The totara were planted by KRB members last Friday morning along the Milton Avenue footpath, next to the North Canterbury Riding For The Disabled property.
They were included in a row of 14 totara planted at the site.
The other seven trees were planted to replace ones removed to accommodate the new Loburn sewer main. Members of the Waimakariri District Council greenspace team also helped plant the trees.
Ron, who turns 90 next month, and his wife, Barbara, have volunteered for KRB for ‘‘30-plus’’ years.
They estimate they have helped KRB members to plant more than 14,000 trees and shrubs inthe Rangiora district.

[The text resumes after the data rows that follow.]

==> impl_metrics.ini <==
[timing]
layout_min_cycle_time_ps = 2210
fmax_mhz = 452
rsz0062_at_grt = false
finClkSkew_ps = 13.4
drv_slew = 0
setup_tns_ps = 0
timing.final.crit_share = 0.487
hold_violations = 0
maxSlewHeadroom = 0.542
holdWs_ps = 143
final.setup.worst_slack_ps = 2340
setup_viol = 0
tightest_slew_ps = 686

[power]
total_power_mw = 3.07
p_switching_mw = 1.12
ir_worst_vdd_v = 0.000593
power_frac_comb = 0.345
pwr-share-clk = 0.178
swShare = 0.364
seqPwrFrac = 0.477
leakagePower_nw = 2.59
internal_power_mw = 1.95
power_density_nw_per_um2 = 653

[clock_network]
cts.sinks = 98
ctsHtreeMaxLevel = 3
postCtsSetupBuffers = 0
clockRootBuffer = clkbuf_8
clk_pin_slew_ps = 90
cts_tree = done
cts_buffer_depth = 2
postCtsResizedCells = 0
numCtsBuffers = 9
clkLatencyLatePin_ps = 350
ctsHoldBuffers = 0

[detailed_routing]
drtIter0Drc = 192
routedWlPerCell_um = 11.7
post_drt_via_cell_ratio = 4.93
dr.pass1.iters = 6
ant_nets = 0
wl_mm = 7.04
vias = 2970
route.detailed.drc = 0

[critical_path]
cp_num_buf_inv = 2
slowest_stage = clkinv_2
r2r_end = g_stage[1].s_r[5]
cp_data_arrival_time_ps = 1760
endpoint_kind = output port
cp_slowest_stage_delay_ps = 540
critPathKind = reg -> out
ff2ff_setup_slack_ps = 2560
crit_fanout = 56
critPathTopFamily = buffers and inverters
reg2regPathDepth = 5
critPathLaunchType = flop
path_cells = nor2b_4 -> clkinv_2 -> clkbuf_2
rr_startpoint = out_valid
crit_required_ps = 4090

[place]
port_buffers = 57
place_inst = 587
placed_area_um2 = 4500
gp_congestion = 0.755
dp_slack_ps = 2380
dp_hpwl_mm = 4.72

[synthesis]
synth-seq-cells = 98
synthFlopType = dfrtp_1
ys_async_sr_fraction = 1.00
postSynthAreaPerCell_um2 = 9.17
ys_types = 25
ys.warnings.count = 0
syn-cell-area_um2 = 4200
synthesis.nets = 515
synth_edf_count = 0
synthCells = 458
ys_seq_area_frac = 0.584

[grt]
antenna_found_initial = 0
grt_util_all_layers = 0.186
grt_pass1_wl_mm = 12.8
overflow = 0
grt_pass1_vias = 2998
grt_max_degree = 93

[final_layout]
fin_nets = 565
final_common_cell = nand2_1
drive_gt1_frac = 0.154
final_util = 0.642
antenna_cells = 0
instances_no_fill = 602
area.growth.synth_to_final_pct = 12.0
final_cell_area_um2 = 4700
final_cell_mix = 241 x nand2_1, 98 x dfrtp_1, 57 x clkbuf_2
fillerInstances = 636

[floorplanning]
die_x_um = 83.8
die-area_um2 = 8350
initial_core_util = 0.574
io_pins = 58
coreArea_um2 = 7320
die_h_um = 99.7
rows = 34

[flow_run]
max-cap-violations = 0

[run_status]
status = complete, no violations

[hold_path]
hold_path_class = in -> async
===== src/rtl/arduino_link.sv =====
// arduino_link: processor-word <-> Arduino byte link over four-phase strobes.
// RX assembles bytes LSB-first into a word; TX drains a word FIFO bytewise.
module arduino_link #(
  parameter int BYTE_LENGTH = 8,
  parameter int DATA_LENGTH = 32,
  parameter int TX_DEPTH    = 4
) (
  input  logic                   clock,
  input  logic                   reset,
  input  logic                   flag_write_arduino,
  input  logic [DATA_LENGTH-1:0] module_input,
  input  logic                   flag_read_arduino,
  output logic [DATA_LENGTH-1:0] module_output,
  output logic                   rx_valid,
  output logic                   tx_full,
  output logic                   tx_busy,
  output logic [1:0]             error_flags,
  input  logic [BYTE_LENGTH-1:0] system_input,
  input  logic                   system_input_strobe,
  output logic [BYTE_LENGTH-1:0] system_output,
  output logic                   system_output_strobe,
  input  logic                   system_output_ack
);

  localparam int NBYTES = DATA_LENGTH / BYTE_LENGTH;
  localparam int CW = (NBYTES > 1) ? $clog2(NBYTES) : 1;
  localparam int PW = $clog2(TX_DEPTH);
  localparam logic [CW-1:0] LAST = CW'(NBYTES - 1);

  typedef logic [NBYTES-1:0][BYTE_LENGTH-1:0] word_t;

  // Gray-coded so every legal transition flips one bit and the
  // decoded strobe cannot glitch toward the Arduino.
  typedef enum logic [1:0] {
    IDLE     = 2'b00,
    LOAD     = 2'b01,
    REQ      = 2'b11,
    WAIT_LOW = 2'b10
  } state_e;

  logic stb_s1_q, stb_s2_q, stb_prev_q;
  logic ack_s1_q, ack_s2_q;
  logic rx_edge;

  word_t          rx_buf_q, rx_buf_d, rx_asm;
  word_t          rx_out_q, rx_out_d;
  logic [CW-1:0]  rx_cnt_q, rx_cnt_d;
  logic           rx_valid_q, rx_valid_d;
  logic [1:0]     err_q, err_d;
  logic           rd_ok, word_done, overrun;

  logic [DATA_LENGTH-1:0] mem_q [TX_DEPTH];
  logic [PW:0]    wr_q, rd_q;
  logic           empty, full, push_ok, pop;

  state_e         state_q, state_d;
  word_t          sh_q;
  logic [CW-1:0]  idx_q;

  // Two-flop synchronizers plus edge-detect history for the RX strobe
  always_ff @(posedge clock) begin
    if (reset) begin
      stb_s1_q   <= 1'b0;
      stb_s2_q   <= 1'b0;
      stb_prev_q <= 1'b0;
      ack_s1_q   <= 1'b0;
      ack_s2_q   <= 1'b0;
    end else begin
      stb_s1_q   <= system_input_strobe;
      stb_s2_q   <= stb_s1_q;
      stb_prev_q <= stb_s2_q;
      ack_s1_q   <= system_output_ack;
      ack_s2_q   <= ack_s1_q;
    end
  end

  assign rx_edge   = stb_s2_q & ~stb_prev_q;
  assign word_done = rx_edge && (rx_cnt_q == LAST);
  assign rd_ok     = flag_read_arduino & rx_valid_q;
  assign overrun   = word_done & rx_valid_q & ~rd_ok;
  assign push_ok   = flag_write_arduino & ~full;
  assign pop       = (state_q == LOAD);

  // RX assembly, hand-off to the processor and sticky error flags
  always_comb begin
    rx_asm           = rx_buf_q;
    rx_asm[rx_cnt_q] = system_input;
    rx_buf_d         = rx_edge ? rx_asm : rx_buf_q;
    rx_cnt_d         = rx_cnt_q;
    if (rx_edge) begin
      rx_cnt_d = (rx_cnt_q == LAST) ? '0 : rx_cnt_q + 1'b1;
    end
    rx_valid_d = rx_valid_q;
    rx_out_d   = rx_out_q;
    if (rd_ok) begin
      rx_valid_d = 1'b0;
    end
    if (word_done && (!rx_valid_q || rd_ok)) begin
      rx_valid_d = 1'b1;
      rx_out_d   = rx_asm;
    end
    err_d = err_q;
    if (flag_read_arduino) err_d[0] = 1'b0;
    if (overrun)           err_d[0] = 1'b1;
    if (push_ok)           err_d[1] = 1'b0;
    if (flag_write_arduino && full) err_d[1] = 1'b1;
  end

  // RX and error state registers
  always_ff @(posedge clock) begin
    if (reset) begin
      rx_buf_q   <= '0;
      rx_out_q   <= '0;
      rx_cnt_q   <= '0;
      rx_valid_q <= 1'b0;
      err_q      <= 2'b00;
    end else begin
      rx_buf_q   <= rx_buf_d;
      rx_out_q   <= rx_out_d;
      rx_cnt_q   <= rx_cnt_d;
      rx_valid_q <= rx_valid_d;
      err_q      <= err_d;
    end
  end

  assign empty = (wr_q == rd_q);
  assign full  = (wr_q[PW] != rd_q[PW]) &&
                 (wr_q[PW-1:0] == rd_q[PW-1:0]);

  // FIFO pointers; full is judged before this cycle's pop
  always_ff @(posedge clock) begin
    if (reset) begin
      wr_q <= '0;
      rd_q <= '0;
    end else begin
      if (push_ok) wr_q <= wr_q + 1'b1;
      if (pop)     rd_q <= rd_q + 1'b1;
    end
  end

  // FIFO storage needs no reset; the pointers define its contents
  always_ff @(posedge clock) begin
    if (push_ok) mem_q[wr_q[PW-1:0]] <= module_input;
  end

  // TX FSM state register
  always_ff @(posedge clock) begin
    if (reset) state_q <= IDLE;
    else       state_q <= state_d;
  end

  // TX FSM next-state logic
  always_comb begin
    state_d = state_q;
    unique case (state_q)
      IDLE:     if (!empty) state_d = LOAD;
      LOAD:     state_d = REQ;
      REQ:      if (ack_s2_q) state_d = WAIT_LOW;
      WAIT_LOW: if (!ack_s2_q) state_d = (idx_q != LAST) ? REQ : IDLE;
      default:  state_d = IDLE;
    endcase
  end

  // TX shift register and byte index
  always_ff @(posedge clock) begin
    if (reset) begin
      sh_q  <= '0;
      idx_q <= '0;
    end else if (state_q == LOAD) begin
      sh_q  <= mem_q[rd_q[PW-1:0]];
      idx_q <= '0;
    end else if (state_q == WAIT_LOW && !ack_s2_q && idx_q != LAST) begin
      idx_q <= idx_q + 1'b1;
    end
  end

  // TX outputs decoded from registered state only
  always_comb begin
    system_output_strobe = (state_q == REQ);
    system_output        = sh_q[idx_q];
    tx_busy              = (state_q != IDLE) || !empty;
  end

  assign module_output = rx_out_q;
  assign rx_valid      = rx_valid_q;
  assign tx_full       = full;
  assign error_flags   = err_q;

endmodule

===== config.mk =====
export PLATFORM = sky130hd
export DESIGN_NAME = arduino_link
export DESIGN_NICKNAME = d
export VERILOG_FILES = /design/src/rtl/arduino_link.sv
export SDC_FILE = /design/constraint.sdc
export NUM_CORES = 1
export LEC_CHECK = 0
export ABC_AREA = 1
export CAP_MARGIN = 5
export CORE_ASPECT_RATIO = 0.6
export CORE_UTILIZATION = 61
export DETAILED_ROUTE_END_ITERATION = 8
export PLACE_DENSITY = 0.87
export SETUP_SLACK_MARGIN = 0.1
export SYNTH_ARGS = -nofsm -noshare
export SYNTH_HDL_FRONTEND = slang
export SYNTH_SLANG_ARGS = --single-unit
export TNS_END_PERCENT = 50

===== constraint.sdc =====
create_clock -name clock -period 4.9 [get_ports clock]
set_input_delay 0.735 -clock clock [delete_from_list [all_inputs] [get_ports clock]]
set_output_delay 0.735 -clock clock [all_outputs]
set_load 0.03 [all_outputs]

Word level (Yosys, flattened, before mapping)
Memory sizes are Yosys's and may differ from the RTL's. A register that Yosys moved wholly into a read port is not among the register bits.
Index checks and enable logic that the tools add are counted.
- bits in registers: 84
- bits in writable memories: 128
- input port bits: 46
- output and inout bits: 46
- logic and storage cells: 86
- memories: 1
- memories (memory ; depth ; width ; read ports ; clocked after memory_dff ; write ports ; line ; text):
    mem_q ; 4 ; 32 ; 1 ; 1 ; 1 ; 52 ; logic [DATA_LENGTH-1:0] mem_q [TX_DEPTH];
- add/subtract/negate cells: 4
- $lt $le $gt $ge: 3
- equal/unequal tests: 11
- multiplexer cells: 19
- bitwise operators: 8
- reduce and logical (&&, ||, !) cells: 19
- operator list (cell ; number):
    32-bit bitwise mux ; 1
    8-bit binary-select mux with 2-bit select ; 1
    8-bit demux with 2-bit select ; 1
    8-bit two-way mux ; 2
    2-bit two-way mux ; 5
    1-bit two-way mux ; 8
    2-bit case mux with 4 select lines ; 1
    2-bit nonzero test ; 4
    1-bit logical AND ; 7
    3-bit by 1-bit adder with 3-bit output (second input constant) ; 2
    2-bit equality test (second input constant) ; 3
    2-bit by 3-bit < comparator with 1-bit output (second input constant) ; 2
    2-bit != test (second input constant) ; 3
    1-bit AND ; 5
    2-bit by 1-bit adder with 2-bit output (second input constant) ; 2
    3-bit equality test ; 1
    1-bit zero test ; 3
    1-bit NOT ; 3
    3-bit AND reduction ; 1
    2-bit by 1-bit equality test with 1-bit output (second input constant) ; 1
    2-bit equality test ; 1
    2-bit by 1-bit >= comparator with 1-bit output (second input constant) ; 1
    2-bit zero test ; 1
    1-bit logical OR ; 2
    3 further kinds ; 3

Longest topological paths before layout
- depth after elaboration: 6
- mapped depth: 9
- mapped depth without buffers: 8

Worst setup path before layout
No wires, ideal clock.
- kind: flip-flop to flip-flop
- start: register rd_q[1]
- end: memory mem_q[3][0], enable pin
- arrival time: 2.188 ns
- data required time: 4.479 ns
- slack: 2.291 ns
- stages on the path, launching flop included: 7
- buffers on the path: 0
- period minus slack after synthesis: 2.609 ns
- cell sequence: dfxtp_1 inv_2 nand2_1 nand2_1 nand3_2 nand2_2 nor2_1
- word-level cells in the longest chain between the ends: 6
- RTL lines (item ; line ; text):
    start, declared ; 53 ; logic [PW:0] wr_q, rd_q;
    start signal, assigned ; 137 ; if (pop) rd_q <= rd_q + 1'b1;
    2-bit equality test ; 128 ; (wr_q[PW-1:0] == rd_q[PW-1:0]);
    1-bit logical AND ; 127 ; assign full = (wr_q[PW] != rd_q[PW]) &&
    1-bit NOT ; 81 ; assign push_ok = flag_write_arduino & ~full;
    1-bit AND ; 81 ;
    1-bit two-way mux ; 143 ; if (push_ok) mem_q[wr_q[PW-1:0]] <= module_input;
    1-bit two-way mux (not written as such) ; 143 ;
    end, declared ; 52 ;
No other way between the ends.

Worst setup path in the final report
- start: register rd_q[1]
- end: output port tx_full
- word-level cells in the longest chain between the ends: 2
- RTL lines (item ; line ; text):
    2-bit equality test ; 128 ;
    1-bit logical AND ; 127 ;
    end, declared ; 15 ; output logic tx_full,
No other way between the ends.

==> reports/summary.txt <==
I/O pin count: 92
# DRC: 15
n_diodes: 0
share of layout cells above drive strength 1: 5.738%
Die Y: 100.1 um
CTS Root Buffer Type: clkbuf_16
type of origin of the critical path: register
Syn Std Cell Area: 9779 sq um
Synth cell types: 32
synth-to-layout area growth: 16.24%
Syn Area/Cell: 9.550 sq um
CP peak stage delay: 0.66 ns
standard-cell rows: 35
CORE AREA: 15500 sq um
final hold vios: 0
Slowest-stage cell, CP: clkdlybuf4s50_1
mux share of post-synthesis cell area: 0%
Peak VDD IR: 0.0002278 V
fin. max-slew vios: 0
Max-Cap Viols: 0
commonest cells after routing, fill and taps aside: nor2_1, o21ai_0, edfxtp_1
Final Skew: 0.01720 ns
first-pass GRT wire length: 34.01 mm
final WL: 21.80 mm
global route overflow: 0
Die W: 165.5 um
drt via density: 5.697
sequential share of the synthesized area: 63.05%
met2 wire length: 9.386 mm
commonest non-fill, non-tap cell in the layout: nor2_1
RSZ-0062 raised after global routing: false
CTS Buffer Depth: 3
hold crit path type: register to register
Rel. slew slack: 55.93%
DR WL/cell: 16.76 um
arrival time worst endpoint: 2.69 ns
worst setup margin: 1.472 ns
Top cell by count, worst path: nand2_1
Buf/Inv on CP: 4
EDFF count, synth: 128
CTS tree: done
Finish-stage setup viols: 0
Mapped Nets: 1080
number of I/O port buffers: 91
initial DRC count: 798
clk sinks: 244
Setup CP Type: register to primary output
met1 wire length: 9.688 mm
placed inst area: 10670 sq um
nature of the critical path endpoint: primary output
reg2reg setup slack: 2.40 ns
max layer used: met4
Post-CTS Setup Bufs: 0
routed wl met3: 2.305 mm
Hold Buf Count CTS: 0
Post-synth ARST share: 0%
Placed Cells: 1265
gr usage total: 26.59%
Period Utilization, post-route: 69.96%
Max Fclk: 291.7 MHz
number of buffers created by CTS: 21
clk_lat worst skew: 0.50 ns
router iterations before antenna repair: 8
routed via count: 7412
Nets: 1141
Final HPWL DP: 13.26 mm
initial antenna violation count: 0
post-CTS sizing: 0
Worst-path clk slew: 0.07 ns
Design Area, Final: 11370 sq um
Util after Layout: 73.33%
Worst Path Max Fanout: 36
PD cells: 489.8 nW/um^2
CP cell instances: buf_4, inv_2, nand2_1, nand2_1, nand3_2, inv_1, clkdlybuf4s50_1
Setup WS pre-CTS: 2.050 ns
ys flop type: edfxtp_1
final cell count without fillers: 1301
Fin Setup TNS: 0 ns
vias in the first global route: 6597
Synth Warn #: 0
failing checks: design-rule violations
largest family of logic cells by synthesized area: compound AO/OA/AOI/OAI gates
Post-Synth Adder-Cell Area: 1.279%
Post-Synthesis Cells: 1024
Required @ worst endpoint: 4.16 ns
largest net degree at the start of global routing: 74
simple-gate area share of the yosys netlist: 13.97%
Compound-Gate Fraction of Synth Area: 14.56%
post-route ant nets: 0
Leak: 4.370 nW
H-Tree Depth: 1
Final Wtd Congestion: 0.8434
Starting Density: 63.08%
Synth Area in XOR/XNOR: 0.2559%
slew of the pin with the lowest slew margin: 0.6611 ns
#FFs+latches synth: 244
status: finished, violations left
minimum clock period: 3.428 ns
Top delay family on crit path: buffers and inverters
Die Area: 16560 sq um
[logic make-up (layout without fill, tap and decap cells)]
kind of cell | Yosys count | count (layout)
xor+xnor | 2 | 2
buf+inv | 146 | 220
simple gates | 349 | 349
compound gates | 273 | 273
flops | 244 | 244
fa+ha+maj | 10 | 10
[cell type report]
cell class	count	area [sq um]
flip-flops and latches	244	6167
fillers	1076	4135
multi-input cells	634	2950
repair buffers	101	985.9
clock buffers	25	550.5
inverters	83	315.3
well taps	203	254.0
clock inverters	11	143.9
[path summary, 6_finish.rpt]
kind,cells after the start,start,endpoint
min reg2reg,2,ack_s1_q,ack_s2_q
max reg2reg,8,rd_q[1],mem_q[3][0]
min,2,ack_s1_q,ack_s2_q
max,7,rd_q[1],tx_full
[where the power goes]
group          internal [mW]  switching (mW)
clock network          0.966           0.714
logic                  0.458           0.909
registers               2.35           0.167
total                   3.78            1.79
[metal layers]
metal,track usage (%),up-vias
li1,-,3555
met1,40.10,3469
met4,7.692,0
met2,38.72,351
met3,5.620,37
met5,0,-
[flip-flops by register name (all words and copies together) (netlist names)]
signal         count
mem_q            128
module_output     32
rx_buf_q          32
sh_q              32
rd_q               3
wr_q               3
error_flags        2
idx_q              2
rx_cnt_q           2
state_q            2
ack_s1_q           1
ack_s2_q           1
rx_valid           1
stb_prev_q         1
stb_s1_q           1
stb_s2_q           1
[cell usage after synthesis (2+ instances only)]
cell | count | area [sq um]
nor2_1 | 297 | 1115
o21ai_0 | 140 | 700.7
edfxtp_1 | 128 | 3844
dfxtp_1 | 116 | 2322
inv_1 | 72 | 270.3
o21ai_1 | 48 | 240.2
a21oi_1 | 42 | 210.2
o22ai_1 | 40 | 250.2
nand2_1 | 39 | 146.4
clkbuf_1 | 25 | 93.84
buf_2 | 19 | 95.09
buf_6 | 12 | 135.1
ha_1 | 10 | 125.1
inv_2 | 8 | 30.03
nand3_1 | 5 | 25.02
buf_1 | 3 | 11.26
clkbuf_2 | 3 | 15.01
a211oi_1 | 2 | 15.01
nand3b_1 | 2 | 15.01
[worst reg2reg max path: stages, from the launching register on]
cell and delay, ns:
dfxtp_1 0.31, buf_4 0.36, inv_2 0.38, nand2_1 0.16, nand2_1 0.08, nand3_2 0.12
nand2_2 0.13, nor2_2 0.12, buf_4 0.45
[stage by stage]
step	hold slack, ns	power [mW]
floorplan	0.3883	3.489
global placement	0.3960	3.838
detailed placement	0.4062	3.887
CTS	0.4179	5.570
global route	0.4301	5.838
finish	0.4171	5.568
Power figures use the tool's default switching activity.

It is a legacy for the couple, who both enjoy gardening and are also life members of Keep New Zealand Beautiful (KNZB).
Keep Rangiora Beautiful was established in 1989. The group’s first big project was to enhance the informal picnic area by the Ashley/Rakahuri River bridge in Rangiora.
The plantings provided shade and wind protection for the area, which quickly became a popular picnic site and remains so today.
There have been many beautification projects since then including the Adopt A Highway Trial in 1994, Dudley Park in 1995, BNZ car park in 1996, Kaiapoi Lakes and Taggart’s Shingle Pit in 1997, Good Street Reserve in 1998, Rangiora Hospital in 2000, Bin Inn and Warehouse Rangiora in 2002, Mike Kean Walkway in 2008, Rangiora High School fence line and East Belt frontage, in 2009 and Rangiora Health Hub in 2015, to name just a few.
The group also ran a successful recycling programme during the 1990s after Ron and Doug Ensor had the idea of recycling newspapers to raise money to buy trees.
‘‘Many people had piles of newspapers stacked in their garages so it wasn’t long before we were inundated with them,’’ Ron says.
He founded Christchurch business Coleridge Paper Company to buy the bundles of newspapers ‘‘stacked to eyebrow level in pallets’’.
Each pallet stack weighed one tonne and was wrapped in waterproof paper then trucked to Christchurch, fetching $1000 per month for KRB.
A former deputy principal of Rangiora High School and a talented artist, Ron says he and Barbara have ‘‘all but retired’’ from the KRB group now.
But the volunteer work they have done with the many friends they have made over the years has been a lot of fun.